2016 Asian Women's Club Championship

Tournament details
- Host country: Philippines
- Dates: September 3–11, 2016
- Teams: 13
- Venue: 1 (in 1 host city)

Final positions
- Champions: NEC Red Rockets (1st title)

Tournament awards
- MVP: Sarina Koga

= 2016 Asian Women's Club Volleyball Championship =

The 2016 Asian Women's Club Volleyball Championship was the 17th staging of the AVC Club Championships which was hosted by the Philippines. The tournament was held at the Alonte Sports Arena in Biñan, Laguna. It was held from September 3 to September 11, 2016.

The tournament was organized by the Philippine Super Liga and the Larong Volleyball sa Pilipinas, Inc.
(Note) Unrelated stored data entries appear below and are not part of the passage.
`config.mk`:
```
export PLATFORM = sky130hd
export DESIGN_NAME = lzs_front_flat
export DESIGN_NICKNAME = d
export VERILOG_FILES = /design/src/design/lzs_pkg.sv /design/src/design/lzs_if.sv /design/src/design/lzs_front.sv /design/src/flat_wrapper.sv
export SDC_FILE = /design/constraint.sdc
export NUM_CORES = 1
export LEC_CHECK = 0
export BUFFER_PORTS_ARGS = -buffer_cell sky130_fd_sc_hd__buf_4
export CORE_UTILIZATION = 56
export CTS_BUF_LIST = sky130_fd_sc_hd__clkbuf_8
export DETAILED_ROUTE_END_ITERATION = 10
export PLACE_DENSITY = 0.94
export SLEW_MARGIN = 20
export SYNTH_ARGS = -nofsm -noshare
export SYNTH_HDL_FRONTEND = slang
export SYNTH_SLANG_ARGS = --single-unit
```
`constraint.sdc`:
```
create_clock -name clk_i -period 2.77 [get_ports clk_i]
set_clock_uncertainty 0.15 [all_clocks]
set_input_delay 0.554 -clock clk_i [delete_from_list [all_inputs] [get_ports clk_i]]
set_output_delay 0.554 -clock clk_i [all_outputs]
set_load 0.05 [all_outputs]
```
`src/design/lzs_pkg.sv`:
```
// Shared types, constants and the length code table of the LZS decompressor.
`timescale 1ns / 1ps
package lzs_pkg;

  localparam int unsigned HISTORY_DEPTH_DEF = 2048;
  localparam int unsigned HS_W  = 12;   // history_size register width
  localparam int unsigned OFF_W = 11;   // match offset width
  localparam int unsigned BQ_W  = 32;   // bit queue width
  localparam logic [HS_W-1:0] HS_RESET = 12'd2048;

  // Input commands
  localparam logic CMD_DATA    = 1'b0;
  localparam logic CMD_RESTART = 1'b1;

  // Result kinds
  localparam logic KIND_DATA = 1'b0;
  localparam logic KIND_END  = 1'b1;

  // Token decode phases
  localparam logic [3:0] PH_TOKEN    = 4'd0;
  localparam logic [3:0] PH_LITERAL  = 4'd1;
  localparam logic [3:0] PH_OFFTYPE  = 4'd2;
  localparam logic [3:0] PH_SHORT    = 4'd3;
  localparam logic [3:0] PH_LONG     = 4'd4;
  localparam logic [3:0] PH_LENGTH   = 4'd5;
  localparam logic [3:0] PH_COPY     = 4'd6;
  localparam logic [3:0] PH_COPY_EXT = 4'd7;
  localparam logic [3:0] PH_EXTLEN   = 4'd8;

  localparam logic [3:0] EXT_CONT = 4'd15;   // extension nibble that continues
  localparam logic [3:0] LEN_EXT  = 4'd8;    // length that opens extensions

  typedef struct packed {
    logic       command;
    logic [7:0] in_byte;
  } item_t;

  // Length code: upper nibble is the length, lower nibble the bits consumed.
  function automatic logic [7:0] len_code(input logic [3:0] top);
    logic [7:0] c;
    unique case (top)
      4'd0, 4'd1, 4'd2, 4'd3:   c = 8'h22;
      4'd4, 4'd5, 4'd6, 4'd7:   c = 8'h32;
      4'd8, 4'd9, 4'd10, 4'd11: c = 8'h42;
      4'd12:                    c = 8'h54;
      4'd13:                    c = 8'h64;
      4'd14:                    c = 8'h74;
      default:                  c = 8'h84;
    endcase
    return c;
  endfunction

endpackage

```
`src/design/lzs_if.sv`:
```
// Valid/ready stream interfaces for compressed words and decoded words.
`timescale 1ns / 1ps
interface lzs_in_if;
  logic       valid;
  logic       ready;
  logic       command;
  logic [7:0] in_byte;
  modport source (output valid, output command, output in_byte, input ready);
  modport sink   (input valid, input command, input in_byte, output ready);
endinterface


```
`src/design/lzs_front.sv`:
```
// Input side: accepts compressed words into a two-entry queue for the decoder.
`timescale 1ns / 1ps
module lzs_front (
  input  logic              clk_i,
  input  logic              rst_ni,
  lzs_in_if.sink            in_i,
  output logic              item_valid_o,
  output lzs_pkg::item_t    item_o,
  input  logic              item_pop_i
);
  import lzs_pkg::*;

  item_t      buf_q [2];
  logic       wp_q, wp_d, rp_q, rp_d;
  logic [1:0] cnt_q, cnt_d;
  logic       push, pop;

  assign in_i.ready   = (cnt_q != 2'd2);
  assign push         = in_i.valid && in_i.ready;
  assign pop          = item_pop_i && item_valid_o;
  assign item_valid_o = (cnt_q != 2'd0);
  assign item_o       = buf_q[rp_q];

  // Advance pointers and count
  always_comb begin
    wp_d  = push ? ~wp_q : wp_q;
    rp_d  = pop ? ~rp_q : rp_q;
    cnt_d = cnt_q + {1'b0, push} - {1'b0, pop};
  end

  always_ff @(posedge clk_i or negedge rst_ni) begin
    if (!rst_ni) begin
      wp_q  <= 1'b0;
      rp_q  <= 1'b0;
      cnt_q <= 2'd0;
    end else begin
      wp_q  <= wp_d;
      rp_q  <= rp_d;
      cnt_q <= cnt_d;
    end
  end

  // Store the incoming word
  always_ff @(posedge clk_i) begin
    if (push) begin
      buf_q[wp_q] <= '{command: in_i.command, in_byte: in_i.in_byte};
    end
  end

endmodule

```
`src/flat_wrapper.sv`:
```
// flat-port wrapper written by rule: the top's interface ports become plain ports
module lzs_front_flat import lzs_pkg::*;
  (clk_i, rst_ni, item_valid_o, item_o, item_pop_i, in_i_valid, in_i_command, in_i_in_byte, in_i_ready);
  lzs_in_if in_i_i ();
  input  logic clk_i;
  input  logic rst_ni;
  output logic item_valid_o;
  output lzs_pkg::item_t item_o;
  input  logic item_pop_i;
  input wire logic [$bits(in_i_i.valid)-1:0] in_i_valid;
  input wire logic [$bits(in_i_i.command)-1:0] in_i_command;
  input wire logic [$bits(in_i_i.in_byte)-1:0] in_i_in_byte;
  output wire logic [$bits(in_i_i.ready)-1:0] in_i_ready;
  assign in_i_i.valid = in_i_valid;
  assign in_i_i.command = in_i_command;
  assign in_i_i.in_byte = in_i_in_byte;
  assign in_i_ready = in_i_i.ready;
  lzs_front u_core (.clk_i(clk_i), .rst_ni(rst_ni), .in_i(in_i_i), .item_valid_o(item_valid_o), .item_o(item_o), .item_pop_i(item_pop_i));
endmodule
```
Word level (Yosys, flattened, before mapping)
Memory sizes are Yosys's and may differ from the RTL's.
Cells that the tools add are included.
{"block": "word_totals", "latch_bits": 0, "regBits": 4, "romBits": 0, "wordCells": 14, "out_inout_bits": 11, "input_bits": 13, "ramBits": 18, "mem_count": 1}
{"memory": "u_core.buf_q", "words": 2, "word_bits": 9, "read_ports": 1, "rd_ports_with_merged_regs": 0, "write_ports": 1, "line": "lzs_front.sv:13", "rtl": "item_t buf_q [2];"}
{"block": "classes", "n_lt_le_gt_ge": 0, "shifts": 0, "n_addsub": 2, "div_mod_pow": 0, "multipliers": 0, "n_eq_ne": 1, "muxes": 2, "reduce_logical": 3, "bitwise_logic": 2}
{"operator": "$add A2 B1 Y2", "count": 1}
{"operator": "$logic_and A1 B1 Y1", "count": 2}
{"operator": "$mux W1", "count": 2}
{"operator": "$ne A2 B2 Y1 const B", "count": 1}
{"operator": "$not A1 Y1", "count": 2}
{"operator": "$reduce_bool A2 Y1", "count": 1}
{"operator": "$sub A2 B1 Y2", "count": 1}

Longest topological paths before layout
{"block": "logic_depth", "depth_word": 4, "ltp_mapped": 7, "mapped_depth_nobuf": 7}

Least setup slack after synthesis
OpenSTA, ideal clock, no wires.
{"block": "synth_timing", "path_type": "reg-to-reg", "start": "register u_core.cnt_q[1]", "end": "register u_core.cnt_q[1]", "path_stages_with_launch": 8, "synth_period_minus_slack_ps": 2020, "arrival_ps": 1747, "path_buffers": 0, "setup_ps": 123, "slack_ps": 750, "t_required_ps": 2497, "path_cell_list": "dfrtp_1 > or2_1 > and2_4 > ha_1 > inv_1 > ha_1 > xnor2_1 > xnor2_1"}
{"block": "synth_via", "elab_cells_between_ends": 6, "classes_between": "add/sub: 2; eq/ne: 1; reduce/logical: 3"}
{"item": "from (decl)", "line": "lzs_front.sv:15", "rtl": "logic [1:0] cnt_q, cnt_d;"}
{"item": "from (signal assigned)", "line": "lzs_front.sv:39", "rtl": "cnt_q <= cnt_d;"}
{"item": "$reduce_bool A2 Y1", "line": "lzs_front.sv:21", "rtl": "assign item_valid_o = (cnt_q != 2'd0);"}
{"item": "named net item_valid_o", "line": "flat_wrapper.sv:7", "rtl": "output logic item_valid_o;"}
{"item": "$logic_and A1 B1 Y1", "line": "lzs_front.sv:20", "rtl": "assign pop = item_pop_i && item_valid_o;"}
{"item": "named net u_core.pop", "line": "lzs_front.sv:16", "rtl": "logic push, pop;"}
{"item": "$sub A2 B1 Y2", "line": "lzs_front.sv:28", "rtl": "cnt_d = cnt_q + {1'b0, push} - {1'b0, pop};"}
{"item": "named net u_core.cnt_d[1]", "line": "lzs_front.sv:15"}
The timed path passes the listed nets, and every way through them passes these cells.
A chain may end at the register's enable or synchronous reset.

==> flow_metrics.py <==
metrics = {
    "status": {
        "status": "finished clean",
    },
    "drt": {
        "drt_wl_total_um": 1480,
        "num_vias": 467,
        "drc": 0,
        "routed_via_density": 5.25,
        "first_pass_iters": 4,
        "drt_iter0_drc": 7,
        "wl_per_cell_um": 16.6,
        "antenna_left": 0,
    },
    "global_routing": {
        "grt_pass1_vias": 482,
        "grt_pass1_wl_um": 2060,
        "grtUsageTotal_pct": 21.6,
        "grt_max_degree": 13,
        "overflow": 0,
        "antenna_found_initial": 0,
    },
    "cts": {
        "cts_tree": "built",
        "cts_root_buf": "clkbuf_8",
        "clock_path_buffers": 2,
        "clk_pin_slew_worst_paths_ns": 0.08,
        "cts_buffers": 3,
        "post_cts_resized": 0,
        "insertion_delay_ns": 0.26,
        "cts_setup_buffers": 0,
        "cts_max_level": 1,
        "cts.sinks": 22,
    },
    "sta": {
        "fin_crit_ns": 2.15,
        "fin_crit_sh_pct": 77.7,
        "slew_headroom_pct": 47.7,
        "hold_viol": 0,
        "slew_viol_final": 0,
        "fin_tns_setup_ns": 0,
        "max_freq_mhz": 465,
        "setup_violations": 0,
        "worst_pin_slew_ns": 0.781,
        "rsz0062_at_grt": "no",
    },
    "die": {
        "die_x_um": 41.0,
        "ios": 24,
        "die_h_um": 41.0,
        "start_util_pct": 62.5,
        "fp.dieArea_um2": 1680,
        "core-area_um2": 1370,
        "num_rows": 13,
    },
    "finish": {
        "stdcell_count": 89,
        "area_growth_pct": 28.3,
        "layout-drive-gt1-share_pct": 36.5,
        "utilization_pct": 80.1,
        "diodes": 0,
        "nNetsFinal": 90,
    },
    "logic_synthesis": {
        "syn_area_um2": 853,
        "syn_inst": 47,
        "synth_seq_cells": 22,
        "synth_cell_type_count": 14,
        "ys_async_sr_fraction_pct": 18.2,
        "synth_top_area_share_pct": 63.3,
        "ys_seq_area_share_pct": 75.1,
        "syn_avg_cell_area_um2": 18.2,
        "synth_warnings": 0,
        "synth_edf_count": 18,
        "synth_commonest_cells": "18 x edfxtp_1, 9 x mux2_1, 4 x dfrtp_1",
        "syn_nets": 62,
        "synthTopCellsByArea": "edfxtp_1 63%, mux2_1 12%, dfrtp_1 12%",
        "synth_most_common_cell": "edfxtp_1",
        "synth_ff_type": "edfxtp_1",
        "synth_top_area_cell": "edfxtp_1",
    },
    "worst_setup_path": {
        "critPathLaunchType": "flop",
        "crit_fanout": 10,
        "critPathKind": "reg2out",
        "worstPathRequired_ns": 2.07,
        "end_kind": "primary output",
        "worstPathArrival_ns": 1.45,
    },
    "flow_run": {
        "cap_violations": 0,
    },
    "pwr": {
        "power_w": 0.00134,
        "powerDensity_nw_per_um2": 1220,
        "ir_drop_mv": 0.727,
        "p_leak_nw": 0.454,
    },
    "place": {
        "dp_hpwl_um": 1070,
        "dp_cells": 84,
        "place_congestion": 0.623,
        "numPortBuffers": 23,
    },
    "min_path": {
        "hold_path_class": "in2reg",
    },
}
## where the power goes
| part | internal [W] | switching [W] | total [W] |
|---|---|---|---|
| clock network | 0.0000988 | 0.0000975 | 0.000196 |
| registers | 0.000463 | 0.0000635 | 0.000526 |
| logic | 0.000210 | 0.000405 | 0.000615 |
| total | 0.000771 | 0.000566 | 0.00134 |
## state kept, by name, indices dropped and copies added, names as in the netlist
| register | count |
|---|---|
| u_core.buf_q | 18 |
| u_core.wp_q | 1 |
| u_core.cnt_q | 2 |
| u_core.rp_q | 1 |
## what timing repair did
| action | CTS | global route |
|---|---|---|
| endpoints found under the setup margin | 0 | 0 |
| hold buffers | 1 | 0 |
| hold endpoints to repair | 4 | 0 |
## stage by stage
step / setup slack, ns / hold WS [ns] / instance area (um^2)
final: 0.619 / 0.323 / 1090
after global routing: 0.554 / 0.312 / 1090
after CTS: 0.588 / 0.321 / 1090
after detailed placement: 0.885 / 0.205 / 1040
after global placement: 0.922 / 0.201 / 1040
after floorplan: 0.750 / 0.108 / 853
## placed cells by master (no fill, tap or decap)
cell type / count
and2_4: 1
and3_1: 1
buf_4: 23
clkbuf_8: 3
dfrtp_1: 4
dlygate4sd3_1: 1
edfxtp_1: 18
ha_1: 2
inv_1: 4
mux2_1: 9
nand2_1: 1
nand2b_1: 1
nor2_1: 1
or2_1: 1
xnor2_1: 3
xor2_1: 1
## critical path: stages, from the launching register on
cell     delay, ns
dfrtp_1       0.61
mux2_1        0.38
buf_4         0.20
## per-layer routing
metal / vias to the layer above / routed length (um) / global-route usage [%]
met3: 2 / 85 / 8.15
li1: 222 / - / -
met5: - / 0 / 0
met2: 22 / 822 / 39.1
met4: 0 / 7 / 10.0
met1: 221 / 559 / 21.1
## path summary, 6_finish.rpt
kind / cells after the start / end / slack, ns / from
max: 2 / item_o[4] / 0.62 / u_core.rp_q$_DFFE_PN0P_
min: 1 / u_core.buf_q[0][4]$_DFFE_PP_ / 0.32 / in_i_in_byte[4]
max reg2reg: 7 / u_core.cnt_q[1]$_DFF_PN0_ / 0.86 / u_core.cnt_q[1]$_DFF_PN0_
min reg2reg: 1 / u_core.wp_q$_DFFE_PN0P_ / 0.35 / u_core.wp_q$_DFFE_PN0P_
max in group asynchronous: 2 / u_core.cnt_q[1]$_DFF_PN0_ / 1.88 / rst_ni
min in group asynchronous: 2 / u_core.cnt_q[0]$_DFF_PN0_ / 0.48 / rst_ni
## cell families (layout without fill, tap and decap cells)
group,Yosys count,in the layout,synth area share (%)
xor gates and xnor gates,4,4,4.11
adders and majority gates,2,2,2.93
buffers and inverters,4,31,1.91
DFF,22,22,75.1
muxes,9,9,11.9
and+or+nand+nor,6,6,4.11
## final cells by class
| type | count | area [um^2] |
|---|---|---|
| Clock buffer | 3 | 41.3 |
| Tap cell | 15 | 18.8 |
| Fill cell | 81 | 272 |
| Sequential cell | 22 | 641 |
| Timing Repair Buffer | 24 | 183 |
| Inverter | 3 | 11.3 |
| Clock inverter | 1 | 3.75 |
| Multi-Input combinational cell | 21 | 196 |
No activity file was read; power rests on OpenSTA's default activity.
The tournament serves as the 2nd Asian tournament which was hosted by the LVPI following the Asian Under-23 Championships hosting in 2015.

== Pools composition ==
The drawing of lots of the teams, which determined the composition of the pools for the Asian Women's Club Championship, was conducted on April 27, 2016, at the Foton Quezon Avenue showroom in Quezon City.
- The Philippines as host chose their representatives to be grouped in Pool A. They also chose Vietnam to be in this group.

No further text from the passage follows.